Severus paused and regarded the boy, who had raised his gaze from the floor to the desk. That was progress of a sort, Severus supposed.

“I will be present at all three meals in the Great Hall, Mr. Potter, and I can assure you now that I will be watching you at every one of them. If I find that you are not eating, I will call you into my office and we will discuss the matter further. While I am prepared to be lenient with you for a short period in which you will be adjusting to this … change … let me assure you that you will not be happy if I am forced to discuss your eating habits with you in more detail than this. You are a Hogwarts student now, and a Slytherin, Mr. Potter – and we do not starve ourselves. Do you understand me?”

The boy looked up from the desk to glance at Severus for a second before plunging his head down to stare at the floor. “I … umm … I don’t think so, sir.”

Severus silently reviewed the first ten ingredients for the nutrient potion that he would have to make for the brat in an attempt to calm himself. “How precisely was I unclear?” he snapped.

The boy curled further in upon himself and scooted back in the chair further. “I’m sorry, sir, I’m sorry, I …”

Severus interrupted him again, trying to make his voice soothing. Vengeance on Potter’s parents might be sweet, but it was much more work than Severus had expected. Mollycoddling the boy was the last thing he wanted to do. “I didn’t mean to snap at you,” he said – he would not apologize directly to the brat. “It’s all right if you don’t understand. Just tell me what you didn’t understand and I’ll explain it again.”

The boy looked at him with wide eyes and Severus fought to keep his expression calm and reassuring. “I don’t … don’t, um … understand the part about eating, sir.”

Severus suppressed a sigh. “You are expected to eat food three times a day in the Great Hall, every day, and I will watch you to make sure that you do so. Is that clear enough for you to understand?”

“I …” the boy ducked his head to look at the floor again. “Are you … are you sure that there isn’t some mistake, sir?”

Severus waited, fixing his dark eyes on the nervous boy. Patience and silence and a damnable amount of mollycoddling, that’s what it would take to rescue the boy from the plight to which his lamentable parents had left him.

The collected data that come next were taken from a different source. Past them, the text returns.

**config.mk**
```make
export PLATFORM = sky130hd
export DESIGN_NAME = spi_host_master
export DESIGN_NICKNAME = d
export VERILOG_FILES = /design/src/rtl/spi_host_pkg.sv /design/src/rtl/spi_host_shifter.sv /design/src/rtl/spi_host_master.sv
export SDC_FILE = /design/constraint.sdc
export NUM_CORES = 1
export LEC_CHECK = 0
export ABC_AREA = 1
export BUFFER_PORTS_ARGS = -buffer_cell sky130_fd_sc_hd__buf_2
export CORE_ASPECT_RATIO = 0.5
export CORE_MARGIN = 2
export CORE_UTILIZATION = 35
export DETAILED_ROUTE_END_ITERATION = 7
export GPL_ROUTABILITY_DRIVEN = 0
export HOLD_SLACK_MARGIN = 0.12
export SYNTH_ARGS = -nofsm -noshare
export SYNTH_HDL_FRONTEND = slang
export SYNTH_HIERARCHICAL = 1
export SYNTH_SLANG_ARGS = --single-unit
```
**constraint.sdc**
```tcl
create_clock -name clk -period 6.55 [get_ports clk]
set_input_delay 1.31 -clock clk [delete_from_list [all_inputs] [get_ports clk]]
set_output_delay 1.31 -clock clk [all_outputs]
set_load 0.02 [all_outputs]
```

“I … I just mean … I don’t deserve it, sir … I … I don’t want Uncle Vernon to be angry with me, sir, I … I don’t mean to question you … I just … please …”

Severus interrupted the boy before his incoherence could descend into babbling. “You must understand that the food provided at Hogwarts is for all of the students, including you, Mr. Potter. There is no question about any of them deserving or not deserving food. It is – it is expected that you will eat the food that is provided for you. Your uncle will not be angry with you for eating, I am sure.”

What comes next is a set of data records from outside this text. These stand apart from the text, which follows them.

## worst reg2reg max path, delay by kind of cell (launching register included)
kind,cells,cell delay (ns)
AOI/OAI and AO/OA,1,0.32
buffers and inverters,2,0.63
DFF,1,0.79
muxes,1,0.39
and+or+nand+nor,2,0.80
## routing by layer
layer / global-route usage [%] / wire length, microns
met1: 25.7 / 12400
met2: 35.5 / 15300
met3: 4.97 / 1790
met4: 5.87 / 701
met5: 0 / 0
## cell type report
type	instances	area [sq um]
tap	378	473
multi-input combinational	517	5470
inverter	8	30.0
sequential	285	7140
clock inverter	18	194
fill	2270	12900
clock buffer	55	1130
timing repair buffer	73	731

The Potter brat trembled and shook his head. Severus tried another approach. “Your uncle will never know about it,” he said. “Is he the only thing that is stopping you from eating?”

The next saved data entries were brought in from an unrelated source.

File: src/rtl/instr_queue.sv
// ============================================================================
// Module   : instr_queue
// Purpose  : Fetch-to-decode instruction FIFO with flush and backpressure.
//            Define IQ_PREDECODE_EN to add the out_is_ctrl predecode flag.
// Revision : 1.0
// ============================================================================
`default_nettype none

module instr_queue #(
    parameter int W     = 32,
    parameter int DEPTH = 4
) (
    input  logic                     clk,
    input  logic                     rst,
    input  logic                     in_valid,
    input  logic [W-1:0]             in_instr,
    input  logic [W-1:0]             in_pc,
    output logic                     in_ready,
    output logic                     out_valid,
    output logic [W-1:0]             out_instr,
    output logic [W-1:0]             out_pc,
    input  logic                     out_ready,
    input  logic                     flush,
`ifdef IQ_PREDECODE_EN
    output logic                     out_is_ctrl,
`endif
    output logic [$clog2(DEPTH):0]   count
);

    localparam int                c_aw   = $clog2(DEPTH);
    localparam logic [c_aw:0]     c_full = (c_aw + 1)'(DEPTH);
    localparam logic [c_aw-1:0]   c_one  = c_aw'(1);

    logic [c_aw-1:0] rd_ptr_q, rd_ptr_d;
    logic [c_aw-1:0] wr_ptr_q, wr_ptr_d;
    logic [c_aw:0]   count_q,  count_d;
    logic            w_push;
    logic            w_pop;

    logic [W-1:0]    instr_mem_q [DEPTH];
    logic [W-1:0]    pc_mem_q    [DEPTH];

    // Status outputs come only from registered occupancy.
    assign in_ready  = (count_q != c_full);
    assign out_valid = (count_q != '0);
    assign count     = count_q;
    assign out_instr = out_valid ? instr_mem_q[rd_ptr_q] : '0;
    assign out_pc    = out_valid ? pc_mem_q[rd_ptr_q]    : '0;

    assign w_push = in_valid & in_ready;
    assign w_pop  = out_valid & out_ready;

    always_comb begin
        rd_ptr_d = rd_ptr_q;
        wr_ptr_d = wr_ptr_q;
        count_d  = count_q;
        if (flush) begin
            rd_ptr_d = '0;
            wr_ptr_d = '0;
            count_d  = '0;
        end else begin
            if (w_push) wr_ptr_d = wr_ptr_q + c_one;
            if (w_pop)  rd_ptr_d = rd_ptr_q + c_one;
            if (w_push && !w_pop)      count_d = count_q + 1'b1;
            else if (w_pop && !w_push) count_d = count_q - 1'b1;
        end
    end

    always_ff @(posedge clk or posedge rst) begin
        if (rst) begin
            rd_ptr_q <= '0;
            wr_ptr_q <= '0;
            count_q  <= '0;
        end else begin
            rd_ptr_q <= rd_ptr_d;
            wr_ptr_q <= wr_ptr_d;
            count_q  <= count_d;
        end
    end

    // Storage is left unreset; a flushed push must not land in a slot.
    always_ff @(posedge clk) begin
        if (w_push && !flush) begin
            instr_mem_q[wr_ptr_q] <= in_instr;
            pc_mem_q[wr_ptr_q]    <= in_pc;
        end
    end

`ifdef IQ_PREDECODE_EN
    logic ctrl_mem_q [DEPTH];
    logic w_is_ctrl;

    assign w_is_ctrl = (in_instr[6:0] == 7'b1100011) ||
                       (in_instr[6:0] == 7'b1101111) ||
                       (in_instr[6:0] == 7'b1100111);

    always_ff @(posedge clk) begin
        if (w_push && !flush) ctrl_mem_q[wr_ptr_q] <= w_is_ctrl;
    end

    assign out_is_ctrl = out_valid ? ctrl_mem_q[rd_ptr_q] : 1'b0;
`endif

endmodule

`default_nettype wire

File: config.mk
export PLATFORM = sky130hd
export DESIGN_NAME = instr_queue
export DESIGN_NICKNAME = d
export VERILOG_FILES = /design/src/rtl/instr_queue.sv
export SDC_FILE = /design/constraint.sdc
export NUM_CORES = 1
export LEC_CHECK = 0
export ABC_AREA = 0
export BUFFER_PORTS_ARGS = -buffer_cell sky130_fd_sc_hd__buf_2
export CORE_MARGIN = 2
export CORE_UTILIZATION = 57
export CTS_CLUSTER_SIZE = 24
export DETAILED_ROUTE_END_ITERATION = 12
export GPL_ROUTABILITY_DRIVEN = 0
export PLACE_DENSITY = 0.79
export SYNTH_ARGS = -nofsm -noshare
export SYNTH_HDL_FRONTEND = slang
export SYNTH_SLANG_ARGS = --single-unit
File: constraint.sdc
create_clock -name clk -period 3.6 [get_ports clk]
set_clock_uncertainty 0.05 [all_clocks]
set_input_delay 0.36 -clock clk [delete_from_list [all_inputs] [get_ports clk]]
set_output_delay 0.36 -clock clk [all_outputs]
set_load 0.005 [all_outputs]
; After elaboration in Yosys (flattened, before gate mapping)
; Memory sizes are Yosys's and may differ from the RTL's.
; Cells that the tools add are included.
[op_classes]
add_sub_neg = 4
muxes = 11
eq_ne = 1
reduce_logical = 10
n_bitwise = 2
[op_table]
columns = cell, n
row1 = 32-bit 2-to-1 mux, 2
row2 = 3-bit 2-to-1 mux, 3
row3 = 2-bit 2-to-1 mux, 4
row4 = 3-bit nonzero test, 2
row5 = 2-bit by 1-bit adder with 2-bit output (second input constant), 2
row6 = 2-bit nonzero test, 2
row7 = 3-bit by 1-bit adder with 3-bit output (second input constant), 1
row8 = 1-bit logical AND, 3
row9 = 1-bit zero test, 3
row10 = 3-bit != test (second input constant), 1
row11 = 3-bit by 1-bit subtractor with 3-bit output (second input constant), 1
row12 = 1-bit bitwise AND, 2
row13 = 1-bit 2-to-1 mux, 2
[word_totals]
regBits = 7
n_memories = 2
mem_bits_rw = 256
[mem_list]
columns = name, words, word_bits, read_ports, rd_ports_with_merged_regs, write_ports, line
row1 = instr_mem_q, 4, 32, 1, 0, 1, 40  ; logic [W-1:0] instr_mem_q [DEPTH];
row2 = pc_mem_q, 4, 32, 1, 0, 1, 41  ; logic [W-1:0] pc_mem_q [DEPTH];

; Longest topological paths before layout
; Gate-level depths: netlist of the first run.
[logic_depth]
ltp_word = 7
depth_mapped = 8
depth_no_buf = 7

; Least setup slack after synthesis of the first run
; No wires, ideal clock.
[synth_path]
path_kind = input to register
from = input in_valid
to = memory instr_mem_q[0][0], enable pin
setup_slack_ns = 0.634
t_required_ns = 3.121
arrival_ns = 2.487
cell_stages = 4
path_cell_list = clkbuf_1 inv_1 nor3_1 and2_1
[synth_between]
elab_chain_len = 4
[synth_lines]
columns = item, line
row1 = "start, declared", 15  ; input logic in_valid,
row2 = 1-bit bitwise AND, 50  ; assign w_push = in_valid & in_ready;
row3 = 1-bit logical AND, 83  ; if (w_push && !flush) begin
row4 = 1-bit 2-to-1 mux, 83
row5 = 1-bit 2-to-1 mux (not written as such), 84  ; instr_mem_q[wr_ptr_q] <= in_instr;
row6 = "end, declared", 40
; No other way between the ends.

; Worst setup path after layout of the first run
[layout_path]
from = register count_q[1] (netlist: count[1])
to = output out_pc[31]
[layout_between]
elab_chain_len = 2
[layout_lines]
columns = item, line
row1 = "start, declared", 36  ; logic [c_aw:0] count_q, count_d;
row2 = "start signal, assigned", 77  ; count_q <= count_d;
row3 = 3-bit nonzero test, 45  ; assign out_valid = (count_q != '0);
row4 = 32-bit 2-to-1 mux, 48  ; assign out_pc = out_valid ? pc_mem_q[rd_ptr_q] : '0;
row5 = "end, declared", 21  ; output logic [W-1:0] out_pc,
; No other way between the ends.

==> results of run 1 <==
==> power breakdown <==
group	internal (W)	total [W]	switching [W]
clock network	0.00146	0.00251	0.00105
logic	0.00109	0.00200	0.000911
registers	0.00354	0.00374	0.000196
total	0.00609	0.00824	0.00215
==> critical path, delay by kind of cell, from the launching register on <==
family                 cells  cell delay, ns
DFF                        1            0.49
and+or+nand+nor            2            1.36
buffers and inverters      1            0.14
==> repair_timing <==
item	in CTS	in global routing
hold endpoints to repair	56	6
hold buffers	16	3
buffers inserted	0	0
==> layout by cell type (no fill, tap or decap), drive strengths merged, types with 3 or more instances in the layout <==
cell | netlist | layout
dfrtp | 7 | 7
mux4 | 64 | 64
inv | 8 | 8
nor2 | 7 | 7
edfxtp | 256 | 256
o21ai | 3 | 3
ha | 4 | 4
dlygate4sd3 | 0 | 19
and2 | 68 | 68
clkinv | 0 | 11
clkbuf | 8 | 34
buf | 19 | 140
==> path summary, 6_finish.rpt <==
check | start | endpoint | cells after the start
setup / recovery | count[1]$_DFFE_PP0P_ | out_pc[31] | 3
hold / removal | in_instr[25] | instr_mem_q[1][25]$_DFFE_PP_ | 1
setup reg to reg | count[2]$_DFFE_PP0P_ | count[2]$_DFFE_PP0P_ | 7
hold reg to reg | wr_ptr_q[0]$_DFFE_PP0P_ | wr_ptr_q[0]$_DFFE_PP0P_ | 2
max in group asynchronous | rst | rd_ptr_q[1]$_DFFE_PP0P_ | 3
min in group asynchronous | rst | rd_ptr_q[0]$_DFFE_PP0P_ | 3
==> sequential cells by signal (all words and copies together) (netlist names) <==
name	cells
pc_mem_q	128
wr_ptr_q	2
instr_mem_q	128
rd_ptr_q	2
count	3
==> routing by layer <==
layer | vias up | GRT usage
li1 | 2219 | -
met1 | 2598 | 0.2528
met2 | 144 | 0.3421
met3 | 31 | 0.04678
met4 | 0 | 0.05102
met5 | - | 0
==> metrics by stage <==
stage | cells | hold slack, ns | cell area (um2)
after global placement | 808 | 0.2451 | 11100
after floorplan | 470 | 0.1134 | 10220
final | 876 | 0.01706 | 12100
after global routing | 874 | 0.001239 | 12090
after CTS | 871 | 0.00006445 | 12060
after detailed placement | 808 | 0.2564 | 11100
==> area by class of cell <==
cell class / count / area [um2] / share of cell area
Sequential cell: 263 / 7870 / 0.6505
Inverter: 8 / 30.03 / 0.002482
Antenna cell: 2 / 5.005 / 0.0004137
Clock inverter: 13 / 88.84 / 0.007343
Tap cell: 225 / 281.5 / 0.02327
Multi-Input combinational cell: 172 / 2187 / 0.1808
Timing Repair Buffer: 159 / 923.4 / 0.07633
Clock buffer: 34 / 711.9 / 0.05885
==> cell usage after synthesis (all sizes together) (2+ instances only) <==
| cell type | n |
|---|---|
| dfrtp | 7 |
| o21ai | 3 |
| buf | 19 |
| nand3 | 2 |
| inv | 8 |
| o31ai | 2 |
| clkbuf | 8 |
| and2 | 68 |
| ha | 4 |
| nand3b | 2 |
| mux2i | 2 |
| xor2 | 2 |
| a21oi | 2 |
| nor2 | 7 |
| edfxtp | 256 |
| mux4 | 64 |
==> cells by family after synthesis <==
kind of cell	count (synthesis)	synth area share
flip-flops	263	0.7691
AND/OR/NAND/NOR	84	0.05006
multiplexers	67	0.1440
buffers and inverters	35	0.01811
AO/OA/AOI/OAI	14	0.01016
adder cells (fa/ha/maj)	5	0.006854
XOR/XNOR	2	0.001714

Another darting glance from huge green eyes and the boy clutched at the arms of the chair. “He said – he said that freaks like me don’t deserve to eat.”

With slow, unthreatening movements, Severus leaned across the desk toward Potter. “He was wrong. He was wrong, do you understand me?”

The boy looked up and held Severus’s gaze for a full moment. Then, slowly, he nodded. “Yes, sir,” he said.

Severus leaned back in his chair again. “That’s very good, Mr. Potter. That will be all for now – I think that we will need to have another discussion in a few days, but until then, remember that I will be watching you to ensure that you are eating proper meals.”

The boy nodded and slipped out of Severus’s office, needing to open the door only a sliver in order to slide his thin body out of the room. Severus heard his footsteps echo in the hallway in a frantic beat that indicated that the boy was running.

Severus allowed his body to slip out of its rigid perfect posture and slumped at his desk, his head coming to rest in his hands. This was the brat who was meant to save them all – this shy, flinching waif. He sighed. It would take a lot of work to turn this boy into a savior.